Try it
Among the entries below, find all lines that include "listed" and copy them.

Entries provided

========================================================================

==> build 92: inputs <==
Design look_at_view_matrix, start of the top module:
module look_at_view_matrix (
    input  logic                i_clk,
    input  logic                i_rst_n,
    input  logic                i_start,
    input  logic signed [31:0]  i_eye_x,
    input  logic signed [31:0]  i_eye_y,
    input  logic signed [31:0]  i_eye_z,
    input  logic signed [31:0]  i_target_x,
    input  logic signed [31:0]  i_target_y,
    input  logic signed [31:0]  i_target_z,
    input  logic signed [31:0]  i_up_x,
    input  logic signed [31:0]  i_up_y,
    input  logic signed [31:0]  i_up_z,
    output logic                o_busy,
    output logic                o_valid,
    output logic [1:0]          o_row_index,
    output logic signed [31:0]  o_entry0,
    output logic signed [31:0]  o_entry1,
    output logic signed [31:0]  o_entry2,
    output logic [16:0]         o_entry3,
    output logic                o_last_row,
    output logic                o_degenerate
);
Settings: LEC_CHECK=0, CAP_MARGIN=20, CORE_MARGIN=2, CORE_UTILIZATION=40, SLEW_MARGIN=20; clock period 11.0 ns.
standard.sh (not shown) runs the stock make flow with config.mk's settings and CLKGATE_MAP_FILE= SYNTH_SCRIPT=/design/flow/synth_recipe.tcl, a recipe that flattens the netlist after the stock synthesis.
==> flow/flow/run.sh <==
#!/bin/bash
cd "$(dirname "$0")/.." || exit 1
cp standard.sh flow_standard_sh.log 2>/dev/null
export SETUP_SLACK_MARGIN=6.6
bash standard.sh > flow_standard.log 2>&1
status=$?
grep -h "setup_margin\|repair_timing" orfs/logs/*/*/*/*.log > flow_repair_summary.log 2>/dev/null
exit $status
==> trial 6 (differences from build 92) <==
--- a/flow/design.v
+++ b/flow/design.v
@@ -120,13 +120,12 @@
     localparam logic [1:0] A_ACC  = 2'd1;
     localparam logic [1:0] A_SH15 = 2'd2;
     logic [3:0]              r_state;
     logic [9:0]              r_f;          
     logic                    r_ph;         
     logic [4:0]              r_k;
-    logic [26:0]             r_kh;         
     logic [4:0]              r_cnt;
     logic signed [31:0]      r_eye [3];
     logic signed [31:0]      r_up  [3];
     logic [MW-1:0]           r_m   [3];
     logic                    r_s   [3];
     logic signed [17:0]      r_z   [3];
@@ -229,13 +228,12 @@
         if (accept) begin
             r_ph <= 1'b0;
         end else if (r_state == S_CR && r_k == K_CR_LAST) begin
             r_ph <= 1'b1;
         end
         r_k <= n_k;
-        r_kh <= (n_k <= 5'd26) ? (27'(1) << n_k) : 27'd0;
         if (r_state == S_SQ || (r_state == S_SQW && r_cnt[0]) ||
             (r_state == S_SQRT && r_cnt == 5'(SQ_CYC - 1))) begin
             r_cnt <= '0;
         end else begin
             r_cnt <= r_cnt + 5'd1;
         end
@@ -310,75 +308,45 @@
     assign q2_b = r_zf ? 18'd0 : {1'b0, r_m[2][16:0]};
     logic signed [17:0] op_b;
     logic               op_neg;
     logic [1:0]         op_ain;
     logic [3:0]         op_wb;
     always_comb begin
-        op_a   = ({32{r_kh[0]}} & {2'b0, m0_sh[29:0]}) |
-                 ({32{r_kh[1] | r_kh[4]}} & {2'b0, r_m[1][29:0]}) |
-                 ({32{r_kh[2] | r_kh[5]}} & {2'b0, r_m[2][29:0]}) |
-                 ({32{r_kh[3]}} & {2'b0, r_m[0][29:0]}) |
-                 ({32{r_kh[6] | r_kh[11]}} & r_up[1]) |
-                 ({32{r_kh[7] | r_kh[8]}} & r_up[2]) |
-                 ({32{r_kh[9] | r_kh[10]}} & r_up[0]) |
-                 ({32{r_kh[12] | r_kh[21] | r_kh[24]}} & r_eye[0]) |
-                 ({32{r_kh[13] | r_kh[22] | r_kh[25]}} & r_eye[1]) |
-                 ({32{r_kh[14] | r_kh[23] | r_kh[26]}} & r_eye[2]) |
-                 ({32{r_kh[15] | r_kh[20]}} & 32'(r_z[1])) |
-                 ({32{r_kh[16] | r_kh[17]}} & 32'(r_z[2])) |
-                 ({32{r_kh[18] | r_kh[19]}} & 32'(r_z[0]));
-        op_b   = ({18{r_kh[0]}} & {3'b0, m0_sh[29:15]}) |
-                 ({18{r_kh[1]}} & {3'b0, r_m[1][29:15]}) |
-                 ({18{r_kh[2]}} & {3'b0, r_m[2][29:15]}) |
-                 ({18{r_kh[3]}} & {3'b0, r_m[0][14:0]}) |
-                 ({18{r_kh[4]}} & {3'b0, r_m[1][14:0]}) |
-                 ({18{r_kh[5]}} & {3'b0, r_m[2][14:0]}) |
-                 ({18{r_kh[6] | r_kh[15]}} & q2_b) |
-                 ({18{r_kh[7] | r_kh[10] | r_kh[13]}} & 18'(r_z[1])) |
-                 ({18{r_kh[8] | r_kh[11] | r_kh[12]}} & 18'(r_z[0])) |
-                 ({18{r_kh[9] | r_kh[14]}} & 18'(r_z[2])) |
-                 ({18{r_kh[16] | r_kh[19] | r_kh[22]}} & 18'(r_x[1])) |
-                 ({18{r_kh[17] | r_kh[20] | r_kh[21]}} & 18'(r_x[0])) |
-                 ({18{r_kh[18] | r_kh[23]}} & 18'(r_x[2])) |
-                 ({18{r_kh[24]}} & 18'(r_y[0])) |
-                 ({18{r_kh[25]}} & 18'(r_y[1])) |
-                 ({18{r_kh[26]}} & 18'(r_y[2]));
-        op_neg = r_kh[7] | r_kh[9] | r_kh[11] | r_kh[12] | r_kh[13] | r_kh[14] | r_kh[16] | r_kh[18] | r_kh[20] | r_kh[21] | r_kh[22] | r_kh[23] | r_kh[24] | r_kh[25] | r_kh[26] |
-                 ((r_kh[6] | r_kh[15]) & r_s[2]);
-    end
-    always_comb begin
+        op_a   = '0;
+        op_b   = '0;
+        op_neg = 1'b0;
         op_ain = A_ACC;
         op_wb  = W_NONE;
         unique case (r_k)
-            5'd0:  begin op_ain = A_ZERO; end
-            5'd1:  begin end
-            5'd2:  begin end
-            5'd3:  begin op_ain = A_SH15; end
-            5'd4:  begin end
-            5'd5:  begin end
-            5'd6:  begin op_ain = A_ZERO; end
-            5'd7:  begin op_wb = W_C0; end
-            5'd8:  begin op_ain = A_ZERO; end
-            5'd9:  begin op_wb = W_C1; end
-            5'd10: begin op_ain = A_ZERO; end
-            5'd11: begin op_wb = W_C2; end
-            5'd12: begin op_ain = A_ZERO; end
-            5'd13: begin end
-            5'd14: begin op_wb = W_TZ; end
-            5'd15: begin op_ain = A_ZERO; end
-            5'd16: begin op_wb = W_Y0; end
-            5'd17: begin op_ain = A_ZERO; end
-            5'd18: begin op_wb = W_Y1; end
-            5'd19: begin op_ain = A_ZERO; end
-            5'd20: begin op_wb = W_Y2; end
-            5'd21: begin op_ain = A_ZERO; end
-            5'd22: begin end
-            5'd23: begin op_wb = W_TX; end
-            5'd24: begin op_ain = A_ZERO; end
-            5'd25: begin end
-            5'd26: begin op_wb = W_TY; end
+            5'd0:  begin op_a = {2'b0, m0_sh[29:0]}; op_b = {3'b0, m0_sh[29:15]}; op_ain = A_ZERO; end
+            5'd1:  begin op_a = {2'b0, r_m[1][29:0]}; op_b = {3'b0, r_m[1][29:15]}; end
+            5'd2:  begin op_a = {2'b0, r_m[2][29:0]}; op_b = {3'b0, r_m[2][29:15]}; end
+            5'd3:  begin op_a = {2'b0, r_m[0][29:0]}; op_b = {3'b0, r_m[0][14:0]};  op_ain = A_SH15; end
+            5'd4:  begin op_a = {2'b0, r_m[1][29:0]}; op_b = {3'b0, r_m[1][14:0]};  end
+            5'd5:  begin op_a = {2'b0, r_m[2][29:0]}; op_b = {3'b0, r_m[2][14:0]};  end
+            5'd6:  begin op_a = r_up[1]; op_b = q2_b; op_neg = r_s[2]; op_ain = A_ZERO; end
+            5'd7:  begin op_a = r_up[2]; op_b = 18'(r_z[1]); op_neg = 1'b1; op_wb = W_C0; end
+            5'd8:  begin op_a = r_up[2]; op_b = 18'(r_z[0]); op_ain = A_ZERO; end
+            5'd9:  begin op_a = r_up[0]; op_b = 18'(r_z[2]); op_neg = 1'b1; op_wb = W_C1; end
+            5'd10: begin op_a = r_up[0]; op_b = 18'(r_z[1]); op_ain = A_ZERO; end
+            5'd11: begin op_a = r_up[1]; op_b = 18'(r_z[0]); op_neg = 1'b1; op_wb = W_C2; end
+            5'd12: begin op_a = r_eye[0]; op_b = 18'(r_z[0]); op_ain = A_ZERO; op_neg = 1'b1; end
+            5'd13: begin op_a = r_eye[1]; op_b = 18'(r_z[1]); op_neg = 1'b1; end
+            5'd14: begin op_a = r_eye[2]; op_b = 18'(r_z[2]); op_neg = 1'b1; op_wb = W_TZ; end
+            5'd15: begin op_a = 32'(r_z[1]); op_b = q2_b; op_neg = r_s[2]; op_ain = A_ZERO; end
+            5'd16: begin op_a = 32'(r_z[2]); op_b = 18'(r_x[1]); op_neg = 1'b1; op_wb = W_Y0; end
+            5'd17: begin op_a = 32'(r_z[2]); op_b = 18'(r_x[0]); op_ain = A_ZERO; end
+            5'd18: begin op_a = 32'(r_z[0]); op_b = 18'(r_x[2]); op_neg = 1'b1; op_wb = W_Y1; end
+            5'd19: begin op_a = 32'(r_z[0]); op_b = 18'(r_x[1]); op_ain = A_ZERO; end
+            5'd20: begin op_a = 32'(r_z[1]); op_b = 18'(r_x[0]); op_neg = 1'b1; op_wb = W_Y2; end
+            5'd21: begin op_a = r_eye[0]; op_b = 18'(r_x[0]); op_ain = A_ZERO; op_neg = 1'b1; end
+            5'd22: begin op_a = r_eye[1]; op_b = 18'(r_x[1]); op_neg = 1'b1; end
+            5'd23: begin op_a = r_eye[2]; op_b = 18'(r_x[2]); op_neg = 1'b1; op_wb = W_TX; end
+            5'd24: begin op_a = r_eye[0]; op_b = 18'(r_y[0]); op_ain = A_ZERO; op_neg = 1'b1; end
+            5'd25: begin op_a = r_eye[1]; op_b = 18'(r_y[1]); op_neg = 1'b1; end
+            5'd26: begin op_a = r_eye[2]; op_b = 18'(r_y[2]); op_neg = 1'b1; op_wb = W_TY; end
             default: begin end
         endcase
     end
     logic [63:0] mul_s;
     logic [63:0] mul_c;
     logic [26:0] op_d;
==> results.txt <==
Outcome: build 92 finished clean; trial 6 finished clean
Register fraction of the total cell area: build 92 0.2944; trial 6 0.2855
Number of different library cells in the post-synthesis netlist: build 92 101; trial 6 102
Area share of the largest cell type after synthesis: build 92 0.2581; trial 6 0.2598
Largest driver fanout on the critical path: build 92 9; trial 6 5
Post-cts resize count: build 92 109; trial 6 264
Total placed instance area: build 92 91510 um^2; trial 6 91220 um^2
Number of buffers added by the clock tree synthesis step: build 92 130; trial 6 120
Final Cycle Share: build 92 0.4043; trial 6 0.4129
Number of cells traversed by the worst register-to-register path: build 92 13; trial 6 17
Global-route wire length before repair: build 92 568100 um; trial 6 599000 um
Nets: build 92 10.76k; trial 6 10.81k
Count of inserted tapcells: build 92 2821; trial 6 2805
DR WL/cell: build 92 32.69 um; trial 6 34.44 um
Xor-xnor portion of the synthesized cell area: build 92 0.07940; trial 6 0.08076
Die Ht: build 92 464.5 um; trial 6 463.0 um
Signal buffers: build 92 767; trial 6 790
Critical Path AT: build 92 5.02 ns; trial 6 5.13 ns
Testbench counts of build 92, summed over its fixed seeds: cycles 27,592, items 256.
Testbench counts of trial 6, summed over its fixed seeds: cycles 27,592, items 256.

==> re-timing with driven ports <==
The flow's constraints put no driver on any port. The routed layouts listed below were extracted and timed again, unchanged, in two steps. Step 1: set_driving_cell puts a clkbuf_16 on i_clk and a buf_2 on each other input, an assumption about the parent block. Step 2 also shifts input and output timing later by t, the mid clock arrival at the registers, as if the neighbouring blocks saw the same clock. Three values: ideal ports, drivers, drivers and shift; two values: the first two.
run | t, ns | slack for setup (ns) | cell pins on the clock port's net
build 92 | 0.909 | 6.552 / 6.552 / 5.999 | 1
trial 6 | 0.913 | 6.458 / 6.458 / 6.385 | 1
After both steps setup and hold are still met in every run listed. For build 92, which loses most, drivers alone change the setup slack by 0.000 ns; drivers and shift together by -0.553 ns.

========================================================================

Reply
The flow's constraints put no driver on any port. The routed layouts listed below were extracted and timed again, unchanged, in two steps. Step 1: set_driving_cell puts a clkbuf_16 on i_clk and a buf_2 on each other input, an assumption about the parent block. Step 2 also shifts input and output timing later by t, the mid clock arrival at the registers, as if the neighbouring blocks saw the same clock. Three values: ideal ports, drivers, drivers and shift; two values: the first two.
After both steps setup and hold are still met in every run listed. For build 92, which loses most, drivers alone change the setup slack by 0.000 ns; drivers and shift together by -0.553 ns.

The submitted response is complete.